Regex Generator (BYO Key)

Describe what you want to match — get the regex

Describe your matching requirement in plain English, add optional test strings, pick a regex flavour, and the tool prompts your own OpenAI or Anthropic key to return a pattern with a part-by-part explanation and test validation. Client-side; your key stays in your browser. It runs free in your browser on Gera Tools, with nothing uploaded.

Last updated Source: Gera Tools

Why does flavour matter?

Regex syntax differs between engines — lookbehind support, named groups, and Unicode handling all vary. Go's RE2 engine in particular forbids backreferences and lookaround. Selecting the right flavour stops the model from giving you a pattern your engine cannot compile.

Regular expressions are powerful and unforgiving — one stray quantifier and the whole pattern misbehaves. Instead of fighting the syntax, describe what you want to match in plain English and let your own OpenAI or Anthropic key build the pattern, explain it, and check it against your test strings, all in your browser.

How it works

Pick a provider and model, paste your API key, and choose the regex flavour your engine uses. Describe the match requirement in plain language, then optionally paste test strings one per line. The tool builds a prompt that asks for the simplest correct pattern, a part-by-part breakdown of what each piece does, and an explicit match-or-not verdict for every test string you supplied. It sends one direct request to the provider and returns the full result to copy.

For Anthropic, the request includes the official direct-browser-access header so it works straight from the page.

Why flavour matters — and the differences you need to know

The same pattern can behave differently or fail to compile entirely depending on which engine runs it. The key distinctions:

JavaScript: Uses the RegExp object. Named capture groups supported ((?<name>...)). Lookbehind added in ES2018 (not available in all older environments). No possessive quantifiers. The g flag changes how exec iterates, which trips up many developers.

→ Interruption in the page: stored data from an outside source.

**flow/config.mk**
```make
export PLATFORM = sky130hd
export DESIGN_NAME = rom16x32
export DESIGN_NICKNAME = rom16x32
export VERILOG_FILES = /design/flow/design.v
export SDC_FILE = /design/flow/constraint.sdc
export NUM_CORES = 4
export LEC_CHECK = 1
export CORE_AREA = 10 10 70 70
export DIE_AREA = 0 0 80 80
```
**flow/constraint.sdc**
```tcl
current_design rom16x32

set clk_period 1.4
set clk_io_pct 0.2

create_clock -name clk0 -period $clk_period

set non_clock_inputs [all_inputs -no_clocks]
set_input_delay [expr $clk_period * $clk_io_pct] -clock clk0 $non_clock_inputs
set_output_delay [expr $clk_period * $clk_io_pct] -clock clk0 [all_outputs]
```
**flow/design.v**
```verilog
module rom16x32 (
    input [3:0] endereco,
    input clk,
    output [31:0] saida
);
     reg [32:0] rom [15:0];
    initial begin
        rom[0]= {12'd9, 5'd0, 3'd3, 5'd2, 7'd3};  
        rom[1]= {12'd5, 5'd2, 3'd0, 5'd1, 7'd19};  
        rom[2]= {7'b0000000, 5'd1, 5'd0, 3'd2, 5'b00101, 7'd35};  
        rom[3]= {12'd5, 5'd0, 3'd2, 5'd3, 7'd3};  
        rom[4]= {12'b111111110111, 5'd3, 3'd3, 5'd7, 7'd19};  
        rom[5]= {7'd0, 5'd1, 5'd3, 3'd0, 5'd4, 7'd51};  
        rom[6]= {7'b0000000, 5'd1, 5'd3, 3'd0, 5'd4, 7'd99};  
        rom[7]= {12'd3, 5'd2, 3'd0, 5'd4, 7'd19};  
        rom[8]= {12'd19, 5'd0, 3'd0, 5'd27, 7'd19};  
        rom[9]= {12'd6, 5'd0, 3'd0, 5'd13, 7'd19};  
        rom[10]= {12'd59, 5'd0, 3'd0, 5'd18, 7'd19};  
        rom[11]= {7'd32, 5'd2, 5'd3, 3'd0, 5'd5, 7'd51};  
        rom[12]= {12'd5, 5'd2, 3'd0, 5'd9, 7'd19};  
        rom[13]= 32'h00000000; 
        rom[14]= 32'h00000000; 
        rom[15]= 32'h00000000; 
        end
   assign saida = rom[endereco];
endmodule
```
--- design.v ---
module ram(
    input clk,
    input [4:0] endereco,
    input we,
    input [63:0] dataIn,
    output [63:0] dataOut
    );
    reg [63:0] mem[31:0];
    assign dataOut = mem[endereco];
    always @(posedge clk) begin
        if (we) begin
            mem[endereco] <= dataIn;
        end
    end
    integer i;
    initial begin
        for ( i= 1; i<32; i=i+1) begin
          mem[i] = 64'h0000000000000000 + i + 3;
        end
    end
    initial mem[0]=64'h0000000000000000 + 5;
endmodule
--- run.sh ---
#!/bin/bash
# OpenROAD 26Q1-2900-gdf79404cd8, Yosys 0.63+post, stock flow scripts
make -C /OpenROAD-flow-scripts/flow DESIGN_CONFIG=/design/flow/config.mk WORK_HOME=/design/flow/orfs finish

Python (re module): Supports lookahead and lookbehind. Named groups with (?P<name>...) syntax (different from other engines). re.compile() + re.fullmatch() is the idiomatic pattern for whole-string matching.

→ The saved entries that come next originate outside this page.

`design/flow/config.mk`:
```
export PLATFORM = sky130hd
export DESIGN_NAME = RF
export DESIGN_NICKNAME = RF
export VERILOG_FILES = /design/flow/design.v
export SDC_FILE = /design/flow/constraint.sdc
export NUM_CORES = 4
export LEC_CHECK = 1
export CORE_UTILIZATION = 40
```
`design/flow/constraint.sdc`:
```
current_design RF

set clk_period 15.6
set clk_io_pct 0.2

create_clock -name clk0 -period $clk_period [get_ports {clk}]

set non_clock_inputs [all_inputs -no_clocks]
set_input_delay [expr $clk_period * $clk_io_pct] -clock clk0 $non_clock_inputs
set_output_delay [expr $clk_period * $clk_io_pct] -clock clk0 [all_outputs]
```
`design/flow/design.v`:
```
module RF (
input  [4:0] reg_r1, reg_r2,
input [4:0] reg_w,
input [63:0] data_in,
input en_write, 
input clk,
output [63:0] dout_r1,
output [63:0] dout_r2
);
wire [63:0] rf [31:0];
genvar i;
generate
    for (i = 1; i < 32; i = i + 1) begin : inst_regi
        registrador #(
            .N(64)
        ) regi_middle (
            .D(data_in),
            .load(en_write && reg_w == i),  
            .clk(clk),
            .Q(rf[i])
        );
    end
endgenerate 
assign dout_r1 = (reg_r1==0)?5'b00000:rf[reg_r1];
assign dout_r2 = (reg_r2==0)?5'b00000:rf[reg_r2];
endmodule
module registrador #(parameter N=8) 
(
    input [N-1:0] D,
    input load,
    input clk,
    output  reg signed [N-1:0] Q
);
always @(posedge clk ) begin
    if (load) Q <= D;
end
endmodule
```
`design/flow/run.sh`:
```
#!/bin/bash
# OpenROAD 26Q1-2900-gdf79404cd8, Yosys 0.63+post, stock flow scripts
make -C /OpenROAD-flow-scripts/flow DESIGN_CONFIG=/design/flow/config.mk WORK_HOME=/design/flow/orfs finish
```
==> results.cfg <==
; synthesis and place-and-route metrics
[status]
status = finished clean

[worst_setup_path]
cp.arrival_ns = 8.56
cp.required_ns = 12.48
end_kind = primary output
setup.worst_path.class = in -> out
worstSetupStartpointType = primary input
worstPathMaxFanout = 94

[global_routing]
grt_pass1_wl_um = 632000
grt_use_met1 = 0.427
use_met2 = 0.557
grtUsageTotal = 0.451
grt_overflow = 0
grt_pass1_vias = 79400
gr-usage-met3 = 0.452
grt.busiest_layer = met2
grt_max_degree = 102
antenna_found_initial = 42

[yosys]
edf_count = 1984
synth-async-reset-ratio = 0
ys.flops = 1984
yosys_area_um2 = 88100
ys_seq_frac = 0.676
synth.distinct_cells = 71
ys.flop_type = edfxtp_1
syn_area_per_cell_um2 = 13.2
ys_cells = 6690
syn_inst = 6690
ys_top_cells_by_area = edfxtp_1 (68%), nand3_1 (7.5%), a22oi_1 (5.9%)
synth_top_cell_by_area = edfxtp_1
top_area_frac = 0.676
syn_area_um2 = 88100
ys.warnings.count = 66

[final_layout]
syn_to_final_growth_pct = 14.9
drive_above_1_share = 0.117
mostFrequentLayoutCell = edfxtp_1
regMostFlops = inst_regi.regi_middle.Q
top_regs = inst_regi.regi_middle.Q x1984
logic_area_um2 = 26200
largest_reg_flops = 1984
nFillCells = 18700
final_cell_mix = edfxtp_1 (1984), nand3_1 (1328), a22oi_1 (698)
seq_area_um2 = 59600

[clock_tree]
cts_resized = 0
cts.clk_slew.worst_paths_ns = 0.06
htreeDepth = 4
cts_hold_buffers = 0
clock-root-buffer = clkbuf_16
cts_buffers = 200
cts_tree = yes
clockBufferDepth = 3
post_cts_buffers = 0
clkSinkCount = 1984

[power_and_ir_drop]
p_total_uw = 12000
p_leak_uw = 0.0318
p_per_area_nw_per_um2 = 118
vdd_drop_max_mv = 0.127

[final_timing]
fin_crit_ns = 11.68
rsz0062_at_grt = no
fin_crit_sh = 0.748
hold_viol_final = 0
fin_tns_setup_ns = 0
setup_viol = 0
maxSlewHeadroom = 0.222
tightest_slew_ns = 1.17
finalMaxSlewViolations = 0
fmax_mhz = 85.6

[hold_path]
hold_path.class = in -> reg

[drt]
via_count = 77600
ant_nets = 0
wl_per_cell_um = 47.7
dr.pass1.iters = 10
drt_iter0_markers = 10500
avgViaCountPerCell = 7.86
drc = 0
wirelength_um = 471000

[placement]
portBuffers = 208
post-dp-hpwl_um = 257000
gp_congestion = 1.07

[flow_run]
max_cap_violations = 0
warnings = 31

[die]
chip_area_um2 = 222000
die_w_um = 471
initCoreUtil = 0.404
die_y_um = 471
core_region_area_um2 = 218000
fp-row-count = 171
io_pins = 209
## logic make-up (layout without fill, tap and decap cells)
family                 Yosys count  in the layout  share of synthesized area
AND/OR/NAND/NOR               2637           2637                      0.169
flip-flops                    1984           1984                      0.676
AND-OR/OR-AND                 1382           1382                      0.121
buffers and inverters          675            946                     0.0328
multiplexers                    12             12                    0.00145
other                            0             57                          0
## synth_stat cells (all sizes together) (57+ instances only)
cell type,n
a31oi,111
nor4,82
a22o,67
clkbuf,359
nand2,78
buf,309
a21oi,148
and4,87
a222oi,105
edfxtp,1984
nand3,1328
and3,425
nor2,57
nand4,421
a2111oi,115
a22oi,698
## cell type report
class | instances | share of cell area
sequential | 1984 | 0.588
multi-input combinational | 4031 | 0.259
clock buffer | 237 | 0.0508
timing repair buffer | 560 | 0.0491
tap | 2854 | 0.0353
clock inverter | 142 | 0.0155
antenna | 57 | 0.00141
inverter | 7 | 0.000260
## worst max-delay path: stages
cell and delay (ns):
clkdlybuf4s50_1 0.41, buf_4 0.27, nor2_4 0.63, buf_12 0.48, and2_2 1.00, buf_4 0.73
a22oi_1 0.16, and4_1 0.25, a31oi_1 0.65, clkdlybuf4s50_1 0.60
## routing by layer
metal / share of wire / vias to the layer above / wire length (um)
li1: - / 28000 / -
met1: 0.27 / 36200 / 129000
met2: 0.39 / 10200 / 183000
met3: 0.23 / 3128 / 109000
met4: 0.099 / 117 / 46600
met5: 0.0066 / - / 3120
## stage by stage
stage	util	instances	hold WS (ns)	instance area (um^2)	setup slack, ns
6_report	0.464	9872	3.01	101000	3.92
5_1_grt	0.464	9829	3.06	101000	4.17
4_1_cts	0.464	9814	3.01	101000	4.43
3_5_place_dp	0.433	9435	3.95	94400	4.44
3_3_place_gp	0.433	9435	3.94	94400	4.45
2_1_floorplan	-	6690	3.22	88100	7.82
## power by group
part           internal (uW)  switching [uW]
registers               5930            35.3
logic                    267             701
clock network           2790            2230
## final timing paths
kind	from	end	slack, ns	cells past startpoint
min	data_in[13]	inst_regi[3].regi_middle.Q[13]$_DFFE_PP_	3.01	2
max	reg_r1[4]	dout_r1[6]	3.92	10
Power is estimated from default activity; no workload was simulated.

PCRE (PHP, Nginx, many tools): Full-featured — possessive quantifiers, atomic groups, conditional patterns. The most permissive common engine. Patterns written for PCRE may not compile elsewhere.

Java: Similar to PCRE but with Java string escaping quirks (every \ must be \\ in a string literal). Lookbehind must have fixed or bounded width.

Go (RE2): The most restrictive. No backreferences, no lookahead, no lookbehind. Designed for linear-time guarantees, which eliminates catastrophic backtracking at the cost of expressiveness. Many patterns from other engines need rethinking for RE2.

.NET: Supports balancing groups and other advanced features not found elsewhere. If you’re matching nested structures, .NET is the only standard engine that can do it natively.

Selecting the correct flavour before generating is important — the model will produce a valid pattern for the engine you chose, not a generic one that may fail to compile.

Writing a good description

Be precise about boundaries and optional parts. “A UK postcode with an optional space, case-insensitive” gives the model everything it needs; “match postcodes” leaves too much open. Mention anchoring if it matters — whether the pattern should match the whole string or just find occurrences inside it. Listing a couple of strings that should not match is often more useful than the ones that should, because it pins down the edges of the pattern.

Notes and limits

The model defaults to readable, well-anchored patterns and is told to avoid constructs that cause catastrophic backtracking, but no generator is infallible. Always run the pattern through a dedicated regex tester with your real inputs, and watch out for engine differences — a pattern that works in JavaScript may need adjusting for Go’s RE2 or for grep. Treat the explanation as a learning aid: if you understand each part, you will catch the mistakes the model misses.